Il Coronavirus spinge la richiesta di carne vegetale, la cosiddetta “carne non carne”, anche in Asia. Il trend era già stato osservato negli Usa, con un + 264% di vendite durante i mesi di lockdown.
Merito di diversi fattori: innanzitutto una filiera più semplice da tenere in piedi anche durante una pandemia: la produzione di carni sintetiche, infatti, è fortemente tecnologizzata e richiede l’impiego di molto meno personale umano rispetto all’allevamento, macellazione e vendita della carne “vera”. Poi, sicuramente, anche la volontà di abbracciare stili di vita (e diete) considerate più salutari, abbandonando quindi – almeno in parte – le carni rosse a favore delle materie prime vegetali.
La conquista dell’Asia, per i produttori di carne non carne, era appena iniziata: giusto negli ultimi mesi Beyond Meat (uno dei principali produttori mondiali) ne stava approfittando per approdare sul mercato cinese, stringendo accordi con Starbucks e KFC per piazzare i suoi prodotti. E in effetti, il periodo sembra essere quello giusto per la carne vegetale sul mercato asiatico. Già prima della pandemia, Euromonitor International aveva valutato il mercato delle carni sostitutive nella regione Asia-Pacifico 15,3 miliardi di dollari nel 2019, con un aumento del 4,75% rispetto all’anno precedente.
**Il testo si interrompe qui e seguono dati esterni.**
==> src/logic/reset_brownout_map.vh <==
/*
  Constants of the reset and brownout sequencer: timing counts, widths and
  the boot fetch address. Assumes inclusion by the design files only.
*/
`ifndef RESET_BROWNOUT_MAP_VH
`define RESET_BROWNOUT_MAP_VH

// Oscillator rate in kHz and the clock period that follows from it
`define RBC_OSC_KHZ        4000
`define RBC_CLK_MHZ        250
// Wake-up count in oscillator cycles after the oscillator runs
`define RBC_WAKE_CYCLES    16'h0100
`define RBC_WAKE_WIDTH     16
// Brownout hysteresis filter length in clock cycles
`define RBC_HYST_CYCLES    8'h10
`define RBC_HYST_WIDTH     8
// Boot fetch address after reset release
`define RBC_BOOT_ADDR      32'h0000_0000
// Reset state of the block's status outputs
`define RBC_RST_LOW        1'b0

`endif

==> src/logic/level_filter.v <==
/*
  Synchronises one asynchronous comparator level and applies hysteresis:
  the output changes only after the input has stood at the new level for
  a full count. Assumes one clock and an active-low asynchronous reset.
*/
`timescale 1ns/1ps
`include "reset_brownout_map.vh"

module level_filter #(
  parameter             CNT_W   = `RBC_HYST_WIDTH,
  parameter [CNT_W-1:0] HOLD    = `RBC_HYST_CYCLES,
  parameter             INIT    = 1'b1
) (
  input  wire clk,
  input  wire arst_n,
  input  wire rawIn,
  output wire filtOut
);

  reg             sync1_ff;
  reg             sync2_ff;
  reg             sync3_ff;
  reg             out_ff;
  reg [CNT_W-1:0] cnt_ff;
  reg [CNT_W-1:0] nxt_cnt;
  reg             nxt_out;

  // Three flops; a change counts once the second and third agree
  always @(posedge clk or negedge arst_n) begin
    if (!arst_n) begin
      sync1_ff <= INIT;
      sync2_ff <= INIT;
      sync3_ff <= INIT;
    end else begin
      sync1_ff <= rawIn;
      sync2_ff <= sync1_ff;
      sync3_ff <= sync2_ff;
    end
  end

  // Must hold for HOLD cycles, so a noisy threshold does not chatter
  always @* begin
    nxt_cnt = cnt_ff;
    nxt_out = out_ff;
    if ((sync2_ff != sync3_ff) || (sync3_ff == out_ff)) begin
      nxt_cnt = {CNT_W{1'b0}};
    end else if (cnt_ff == HOLD - 1'b1) begin
      nxt_out = sync3_ff;
      nxt_cnt = {CNT_W{1'b0}};
    end else begin
      nxt_cnt = cnt_ff + 1'b1;
    end
  end

  always @(posedge clk or negedge arst_n) begin
    if (!arst_n) begin
      cnt_ff <= {CNT_W{1'b0}};
      out_ff <= INIT;
    end else begin
      cnt_ff <= nxt_cnt;
      out_ff <= nxt_out;
    end
  end

  assign filtOut = out_ff;

endmodule
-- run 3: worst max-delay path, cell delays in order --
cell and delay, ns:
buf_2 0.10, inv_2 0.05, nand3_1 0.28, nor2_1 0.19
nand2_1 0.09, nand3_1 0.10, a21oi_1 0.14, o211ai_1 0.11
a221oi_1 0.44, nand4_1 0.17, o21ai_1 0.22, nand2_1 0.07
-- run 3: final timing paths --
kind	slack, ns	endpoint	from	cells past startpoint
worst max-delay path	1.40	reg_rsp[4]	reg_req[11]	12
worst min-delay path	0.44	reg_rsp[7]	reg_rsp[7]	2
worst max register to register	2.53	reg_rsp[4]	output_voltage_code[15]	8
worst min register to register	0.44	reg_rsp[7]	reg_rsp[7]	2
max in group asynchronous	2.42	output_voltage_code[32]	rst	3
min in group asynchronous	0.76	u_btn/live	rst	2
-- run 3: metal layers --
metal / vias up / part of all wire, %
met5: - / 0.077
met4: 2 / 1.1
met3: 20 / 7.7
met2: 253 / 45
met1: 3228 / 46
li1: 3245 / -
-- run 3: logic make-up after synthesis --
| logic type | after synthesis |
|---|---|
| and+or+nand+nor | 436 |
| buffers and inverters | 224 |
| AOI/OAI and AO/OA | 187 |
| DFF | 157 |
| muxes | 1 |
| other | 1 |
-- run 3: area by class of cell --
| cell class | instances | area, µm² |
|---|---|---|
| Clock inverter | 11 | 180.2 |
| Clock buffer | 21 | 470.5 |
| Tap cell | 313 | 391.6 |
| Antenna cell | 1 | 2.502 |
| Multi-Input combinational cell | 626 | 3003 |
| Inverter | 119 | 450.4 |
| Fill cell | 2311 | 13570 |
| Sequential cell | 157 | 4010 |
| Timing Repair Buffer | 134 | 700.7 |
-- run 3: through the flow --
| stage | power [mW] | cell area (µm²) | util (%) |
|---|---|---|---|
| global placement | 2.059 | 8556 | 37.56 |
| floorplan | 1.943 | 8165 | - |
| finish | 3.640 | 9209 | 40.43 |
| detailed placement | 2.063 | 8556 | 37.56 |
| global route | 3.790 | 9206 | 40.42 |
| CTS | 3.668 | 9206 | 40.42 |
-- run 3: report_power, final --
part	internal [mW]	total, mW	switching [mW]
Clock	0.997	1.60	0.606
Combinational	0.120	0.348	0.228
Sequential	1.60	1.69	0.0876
$ cat src/fcp_pins_if.sv
`timescale 1ns/10ps
interface fcp_pins_if;
  logic       serial_program_select_n;
  logic       config_load_select_n;
  logic       write_enable_n;
  logic       read_enable_n;
  logic       write_clk;
  logic       read_clk;
  logic       serial_clk;
  logic       serial_in;
  logic [7:0] data_in;
  logic [7:0] data_out;
  logic       master_reset;
  logic       partial_reset;
  modport device (
    input  serial_program_select_n, config_load_select_n, write_enable_n,
    input  read_enable_n, write_clk, read_clk, serial_clk, serial_in, data_in,
    input  master_reset, partial_reset,
    output data_out
  );
  modport host (
    output serial_program_select_n, config_load_select_n, write_enable_n,
    output read_enable_n, write_clk, read_clk, serial_clk, serial_in, data_in,
    output master_reset, partial_reset,
    input  data_out
  );
endinterface
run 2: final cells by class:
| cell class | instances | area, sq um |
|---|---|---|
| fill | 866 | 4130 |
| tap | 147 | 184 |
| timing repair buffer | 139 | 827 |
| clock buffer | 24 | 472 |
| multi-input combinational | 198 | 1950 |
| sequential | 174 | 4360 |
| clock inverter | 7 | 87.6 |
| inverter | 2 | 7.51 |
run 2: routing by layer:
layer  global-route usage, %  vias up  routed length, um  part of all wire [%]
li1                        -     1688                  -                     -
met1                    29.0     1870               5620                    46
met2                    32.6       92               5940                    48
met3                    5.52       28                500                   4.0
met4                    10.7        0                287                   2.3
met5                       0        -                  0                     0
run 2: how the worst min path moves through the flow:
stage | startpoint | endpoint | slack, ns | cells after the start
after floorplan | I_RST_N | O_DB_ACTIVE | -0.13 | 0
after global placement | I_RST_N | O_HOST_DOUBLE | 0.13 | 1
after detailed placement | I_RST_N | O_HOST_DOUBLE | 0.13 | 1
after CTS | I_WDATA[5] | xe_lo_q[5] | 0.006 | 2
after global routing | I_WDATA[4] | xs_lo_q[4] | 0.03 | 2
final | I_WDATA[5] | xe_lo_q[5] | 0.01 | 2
==> src/lsfac_pkg.sv <==
/*
  constants, types and timing counts for the led sink fault/adapt controller.
  assumes a 20 MHz clock; all timing counts derive from it.
*/
package lsfac_pkg;
  localparam int CLK_HZ = 20_000_000;
  localparam int NS_PER_S = 1_000_000_000;
  localparam int CLK_NS = NS_PER_S / CLK_HZ;
  localparam int NUM_SINKS = 3;
  // times in ns
  localparam longint FILT_NS = 1_000;
  localparam longint CLR_MIN_NS = 2_000;
  localparam longint CLR_MAX_NS = 20_000;
  localparam longint SHORT_FILT_NS = 100_000;
  localparam longint OVP_LONG_NS = 560_000_000;
  localparam longint OVP_SHORT_NS = 50_000_000;
  localparam longint OVP_RESTORE_NS = 160_000_000;
  localparam longint RECOVER_NS = 100_000_000;
  localparam longint SENSE_NS = 10_000;
  localparam longint NUDGE_NS = 100_000;
  localparam longint STEP_NS = 10_000;
  // least times round up
  localparam int FILT_CYC = int'((FILT_NS + CLK_NS - 1) / CLK_NS);
  localparam int CLR_MIN_CYC = int'((CLR_MIN_NS + CLK_NS - 1) / CLK_NS);
  localparam int CLR_MAX_CYC = int'(CLR_MAX_NS / CLK_NS);
  localparam int SHORT_FILT_CYC = int'((SHORT_FILT_NS + CLK_NS - 1) / CLK_NS);
  localparam int OVP_LONG_CYC = int'((OVP_LONG_NS + CLK_NS - 1) / CLK_NS);
  localparam int OVP_SHORT_CYC = int'((OVP_SHORT_NS + CLK_NS - 1) / CLK_NS);
  localparam int OVP_RESTORE_CYC = int'((OVP_RESTORE_NS + CLK_NS - 1) / CLK_NS);
  localparam int RECOVER_CYC = int'((RECOVER_NS + CLK_NS - 1) / CLK_NS);
  localparam int SENSE_CYC = int'((SENSE_NS + CLK_NS - 1) / CLK_NS);
  localparam int NUDGE_CYC = int'((NUDGE_NS + CLK_NS - 1) / CLK_NS);
  localparam int STEP_CYC = int'((STEP_NS + CLK_NS - 1) / CLK_NS);
  // adaptive target code
  localparam logic [7:0] CODE_MIN = 8'h00;
  localparam logic [7:0] CODE_MAX = 8'hFF;
  localparam logic [7:0] CODE_INIT = 8'hE1;

  typedef enum logic [2:0] {
    LSFAC_STANDBY = 3'b000,
    LSFAC_SENSE   = 3'b001,
    LSFAC_ACTIVE  = 3'b011,
    LSFAC_RECOVER = 3'b010
  } lsfac_state_e;

  // raw headroom flags for one sink
  typedef struct packed {
    logic aboveHigh;
    logic aboveMid;
    logic aboveLow;
  } lsfac_head_s;

  // analog protection flags
  typedef struct packed {
    logic outOver;
    logic inOver;
    logic inUnder;
    logic thermHot;
    logic thermClear;
  } lsfac_prot_s;
endpackage : lsfac_pkg

==> src/lsfac_top.sv <==
/*
  led sink fault and adaptive target controller, single clock.
  assumes synchronous inputs from the analog section and a 20 MHz clock.
*/
`timescale 1ns/10ps
module lsfac_top #(
  parameter int OVP_LONG    = lsfac_pkg::OVP_LONG_CYC,
  parameter int OVP_SHORT   = lsfac_pkg::OVP_SHORT_CYC,
  parameter int OVP_RESTORE = lsfac_pkg::OVP_RESTORE_CYC,
  parameter int RECOVER     = lsfac_pkg::RECOVER_CYC,
  parameter int NUDGE       = lsfac_pkg::NUDGE_CYC,
  parameter int STEP        = lsfac_pkg::STEP_CYC
) (
  // clock and reset
  input  wire logic                 clk,
  input  wire logic                 srst,
  // host side
  input  wire logic                 enableSupplyInput,
  input  wire logic                 pwmIn,
  // analog flags
  input  wire logic [2:0]           sinkGrounded,
  input  wire lsfac_pkg::lsfac_head_s [2:0] headRaw,
  input  wire lsfac_pkg::lsfac_prot_s       protRaw,
  // outputs
  output logic [2:0]                sinkEnable,
  output logic                      converterEnable,
  output logic [7:0]                targetCode,
  output logic                      faultOut,
  output logic                      faultOe,
  output logic [2:0]                openStringFault,
  output logic [2:0]                shortedStringFault,
  output logic                      inputOvervoltageFault,
  output logic                      inputUndervoltageFault,
  output logic                      thermalShutdownFault
);
  import lsfac_pkg::*;

  lsfac_state_e state_r;
  logic [2:0]   excluded_r;
  logic [2:0]   lowF_r, midF_r, highF_r;
  logic [2:0]   lowOk, midOk, highOk;
  logic [31:0]  stCnt_r;
  logic [15:0]  enLowCnt_r;
  logic         enPrev_r;
  logic [31:0]  stepCnt_r;
  logic [31:0]  nudgeCnt_r;
  logic [31:0]  ovoCnt_r, oviCnt_r, uvCnt_r;
  logic [31:0]  activeCnt_r;
  logic         ovpShort_r;
  logic [2:0]   usable, openNew, shortNew;
  logic         anyLow, allMid, inWindow, protFault, clrPulse, longLow;

  // headroom filters, one per flag
  genvar g;
  generate
    for (g = 0; g < NUM_SINKS; g++) begin : gFilt
      lsfac_filt uLow (.clk(clk), .srst(srst), .din(headRaw[g].aboveLow),
        .dout(lowOk[g]));
      lsfac_filt uMid (.clk(clk), .srst(srst), .din(headRaw[g].aboveMid),
        .dout(midOk[g]));
      lsfac_filt uHigh (.clk(clk), .srst(srst), .din(headRaw[g].aboveHigh),
        .dout(highOk[g]));
    end
  endgenerate
  always_ff @(posedge clk) begin
    lowF_r  <= lowOk;
    midF_r  <= midOk;
    highF_r <= highOk;
  end

  assign usable   = ~excluded_r & ~openStringFault & ~shortedStringFault;
  assign anyLow   = |(usable & ~lowF_r);
  assign allMid   = (usable != 3'b000) && ((usable & ~midF_r) == 3'b000);
  assign inWindow = |(usable & lowF_r & ~highF_r);
  assign openNew  = (state_r == LSFAC_ACTIVE && targetCode == CODE_MAX)
                    ? (usable & ~lowF_r) : 3'b000;
  assign shortNew = (state_r == LSFAC_ACTIVE && inWindow)
                    ? (usable & highF_r) : 3'b000;
  assign protFault = inputOvervoltageFault | inputUndervoltageFault
                   | thermalShutdownFault;
  assign longLow  = !enableSupplyInput && enLowCnt_r > 16'(CLR_MAX_CYC);
  assign clrPulse = enableSupplyInput && !enPrev_r
                    && enLowCnt_r >= 16'(CLR_MIN_CYC)
                    && enLowCnt_r <= 16'(CLR_MAX_CYC);

  // enable low-pulse timer
  always_ff @(posedge clk) begin
    if (srst) begin
      enPrev_r   <= 1'b0;
      enLowCnt_r <= 16'h0000;
    end else begin
      enPrev_r <= enableSupplyInput;
      if (enableSupplyInput)
        enLowCnt_r <= 16'h0000;
      else if (enLowCnt_r != 16'hFFFF)
        enLowCnt_r <= enLowCnt_r + 16'h0001;
    end
  end

  // main state machine
  always_ff @(posedge clk) begin
    if (srst) begin
      state_r    <= LSFAC_STANDBY;
      stCnt_r    <= '0;
      excluded_r <= 3'b000;
    end else begin
      stCnt_r <= stCnt_r + 32'd1;
      case (state_r)
        LSFAC_STANDBY: begin
          stCnt_r <= '0;
          if (enableSupplyInput) state_r <= LSFAC_SENSE;
        end
        LSFAC_SENSE: begin
          if (longLow) state_r <= LSFAC_STANDBY;
          else if (protFault) begin
            state_r <= LSFAC_RECOVER;
            stCnt_r <= '0;
          end else if (stCnt_r >= 32'(SENSE_CYC)) begin
            excluded_r <= sinkGrounded;
            state_r    <= LSFAC_ACTIVE;
          end
        end
        LSFAC_ACTIVE: begin
          if (longLow) state_r <= LSFAC_STANDBY;
          else if (protFault) begin
            state_r <= LSFAC_RECOVER;
            stCnt_r <= '0;
          end
        end
        LSFAC_RECOVER: begin
          if (longLow) state_r <= LSFAC_STANDBY;
          else if (stCnt_r >= 32'(RECOVER) && !protRaw.inOver
                   && !protRaw.inUnder && !protRaw.outOver
                   && protRaw.thermClear)
            state_r <= LSFAC_ACTIVE;
        end
        default: state_r <= LSFAC_STANDBY;
      endcase
    end
  end

  // string faults, latched; a detection in the clear cycle still latches
  always_ff @(posedge clk) begin
    if (srst || state_r == LSFAC_STANDBY) begin
      openStringFault    <= 3'b000;
      shortedStringFault <= 3'b000;
    end else begin
      openStringFault    <= (clrPulse ? 3'b000 : openStringFault)
                            | openNew;
      shortedStringFault <= (clrPulse ? 3'b000 : shortedStringFault)
                            | shortNew;
    end
  end

  // adaptive target
  always_ff @(posedge clk) begin
    if (srst || state_r != LSFAC_ACTIVE) begin
      targetCode <= CODE_INIT;
      stepCnt_r  <= '0;
      nudgeCnt_r <= '0;
    end else begin
      stepCnt_r  <= (stepCnt_r >= 32'(STEP - 1)) ? '0 : stepCnt_r + 32'd1;
      nudgeCnt_r <= (nudgeCnt_r >= 32'(NUDGE - 1)) ? '0 : nudgeCnt_r + 32'd1;
      if (stepCnt_r == '0) begin
        if (anyLow) begin
          if (targetCode != CODE_MAX)
            targetCode <= targetCode + 8'h01;
        end else if (allMid || nudgeCnt_r == '0) begin
          if (targetCode != CODE_MIN)
            targetCode <= targetCode - 8'h01;
        end
        // otherwise none below low, not all above mid and no nudge due: hold
      end
    end
  end

  // protection filters
  always_ff @(posedge clk) begin
    if (srst || state_r == LSFAC_STANDBY) begin
      ovoCnt_r <= '0;
      oviCnt_r <= '0;
      thermalShutdownFault   <= 1'b0;
      inputOvervoltageFault  <= 1'b0;
    end else begin
      ovoCnt_r <= protRaw.outOver ? ovoCnt_r + 32'd1 : '0;
      oviCnt_r <= (protRaw.inOver && state_r == LSFAC_ACTIVE)
                  ? oviCnt_r + 32'd1 : '0;
      if (state_r == LSFAC_RECOVER) begin
        inputOvervoltageFault <= 1'b0;
        thermalShutdownFault  <= 1'b0;
      end else begin
        if (ovoCnt_r >= 32'(SHORT_FILT_CYC - 1)
            || oviCnt_r >= 32'((ovpShort_r ? OVP_SHORT : OVP_LONG) - 1))
          inputOvervoltageFault <= 1'b1;
        if (protRaw.thermHot)
          thermalShutdownFault <= 1'b1;
      end
    end
  end

  // undervoltage, every mode
  always_ff @(posedge clk) begin
    if (srst) begin
      uvCnt_r <= '0;
      inputUndervoltageFault <= 1'b0;
    end else begin
      uvCnt_r <= protRaw.inUnder ? uvCnt_r + 32'd1 : '0;
      inputUndervoltageFault <= uvCnt_r >= 32'(SHORT_FILT_CYC - 1)
                                && protRaw.inUnder;
    end
  end

  // shortened ovp filter after an overvoltage fault, restored after long active run
  always_ff @(posedge clk) begin
    if (srst || state_r == LSFAC_STANDBY) begin
      ovpShort_r  <= 1'b0;
      activeCnt_r <= '0;
    end else if (inputOvervoltageFault) begin
      ovpShort_r  <= 1'b1;
      activeCnt_r <= '0;
    end else if (state_r == LSFAC_ACTIVE) begin
      if (activeCnt_r >= 32'(OVP_RESTORE - 1))
        ovpShort_r <= 1'b0;
      else
        activeCnt_r <= activeCnt_r + 32'd1;
    end else
      activeCnt_r <= '0;
  end

  // outputs, registered
  always_ff @(posedge clk) begin
    if (srst) begin
      sinkEnable      <= 3'b000;
      converterEnable <= 1'b0;
      faultOut        <= 1'b0;
      faultOe         <= 1'b0;
    end else begin
      // a fresh protection fault shuts off on the same edge as the state change, not a cycle later
      converterEnable <= !protFault
                         && (state_r == LSFAC_ACTIVE || state_r == LSFAC_SENSE);
      sinkEnable      <= (state_r == LSFAC_ACTIVE && enableSupplyInput
                          && !protFault)
                         ? (usable & {3{pwmIn}}) : 3'b000;
      // open drain: driving low means fault
      faultOe <= protFault || state_r == LSFAC_RECOVER
                 || |openStringFault || |shortedStringFault;
      faultOut <= 1'b0;
    end
  end
endmodule : lsfac_top

// one-flag persistence filter; output follows input once stable FILT_CYC
module lsfac_filt (
  input  wire logic clk,
  input  wire logic srst,
  input  wire logic din,
  output logic      dout
);
  import lsfac_pkg::*;
  logic [7:0] cnt_r;
  logic       last_r;
  always_ff @(posedge clk) begin
    if (srst) begin
      cnt_r  <= 8'h00;
      last_r <= 1'b0;
      dout   <= 1'b0;
    end else begin
      last_r <= din;
      if (din != last_r)
        cnt_r <= 8'h00;
      else if (cnt_r < 8'(FILT_CYC))
        cnt_r <= cnt_r + 8'h01;
      else
        dout <= last_r;
    end
  end
endmodule : lsfac_filt
### src/include/crs_pkg.sv
// Package: constants and enums for the CPU register set
package crs_pkg;
  // ************************************************************
  // Condition flag layout
  // ************************************************************
  localparam int CRS_FLAG_CARRY = 0;
  localparam int CRS_FLAG_ZERO = 1;
  localparam int CRS_FLAG_NEG = 2;
  localparam int CRS_FLAG_IMASK = 3;
  localparam int CRS_FLAG_HALF = 4;
  localparam logic [7:0] CRS_FLAGS_ONES = 8'he0;
  localparam logic [7:0] CRS_FLAGS_RESET = 8'he8;
  // ************************************************************
  // Stack pointer
  // ************************************************************
  localparam logic [7:0] CRS_SP_HIGH = 8'h01;
  localparam logic [7:0] CRS_SP_LOW_RESET = 8'hff;
  localparam logic [15:0] CRS_SP_RESET = 16'h01ff;
  localparam logic [7:0] CRS_VAL_RESET = 8'h00;
  localparam logic [15:0] CRS_PC_RESET = 16'h0000;
  localparam logic [2:0] CRS_IRQ_FRAME = 3'h5;
  localparam logic [2:0] CRS_CALL_FRAME = 3'h2;
  // ************************************************************
  // Operations and selects
  // ************************************************************
  typedef enum logic [3:0] {
    CRS_ALU_NONE = 4'h0,
    CRS_ALU_ADD = 4'h1,
    CRS_ALU_ADC = 4'h2,
    CRS_ALU_SUB = 4'h3,
    CRS_ALU_LOGIC = 4'h4,
    CRS_ALU_SHIFT = 4'h5,
    CRS_ALU_BTEST = 4'h6
  } crs_alu_e;
  typedef enum logic [1:0] {
    CRS_DST_ACC = 2'h0,
    CRS_DST_X = 2'h1,
    CRS_DST_Y = 2'h2,
    CRS_DST_NONE = 2'h3
  } crs_dst_e;
  typedef enum logic [6:0] {
    CRS_ST_IDLE = 7'h01,
    CRS_ST_PUSH_PCL = 7'h02,
    CRS_ST_PUSH_PCH = 7'h04,
    CRS_ST_PUSH_X = 7'h08,
    CRS_ST_PUSH_A = 7'h10,
    CRS_ST_PUSH_CC = 7'h20,
    CRS_ST_POP = 7'h40
  } crs_state_e;
endpackage : crs_pkg

### src/verilog/crs_pending.sv
// Pending interrupt latches with mask gating
`timescale 1ns/10ps
module crs_pending (
  input wire logic i_clk,
  input wire logic i_srst,
  input wire logic [7:0] i_irq,
  input wire logic [7:0] i_ack,
  input wire logic i_mask,
  output logic [7:0] o_pending,
  output logic o_take
);
  import crs_pkg::*;
  // ************************************************************
  // Latches, set wins over acknowledge
  // ************************************************************
  logic [7:0] pend_reg;
  genvar g;
  generate
    for (g = 0; g < 8; g++) begin : g_pend
      always_ff @(posedge i_clk) begin
        if (i_srst) begin
          pend_reg[g] <= 1'b0;
        end else if (i_irq[g]) begin
          pend_reg[g] <= 1'b1;
        end else if (i_ack[g]) begin
          pend_reg[g] <= 1'b0;
        end
      end
    end
  endgenerate
  assign o_pending = pend_reg;
  // No priority check against the running routine
  assign o_take = (|pend_reg) & ~i_mask;
endmodule : crs_pending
La pandemia ne ha ulteriormente accelerato la crescita, con previsioni di mercato che parlando di un’espansione a 17,1 miliardi di dollari nel 2020. la motivazione sembra essere principalmente di origine salutista: “sempre più consumatori hanno interesse per le carni alternative dopo l’epidemia di coronavirus poiché hanno sempre più preoccupazioni sulla sicurezza alimentare”, ha affermato Seiichi Kizuki, direttore della ricerca presso il Mitsubishi Research Institute.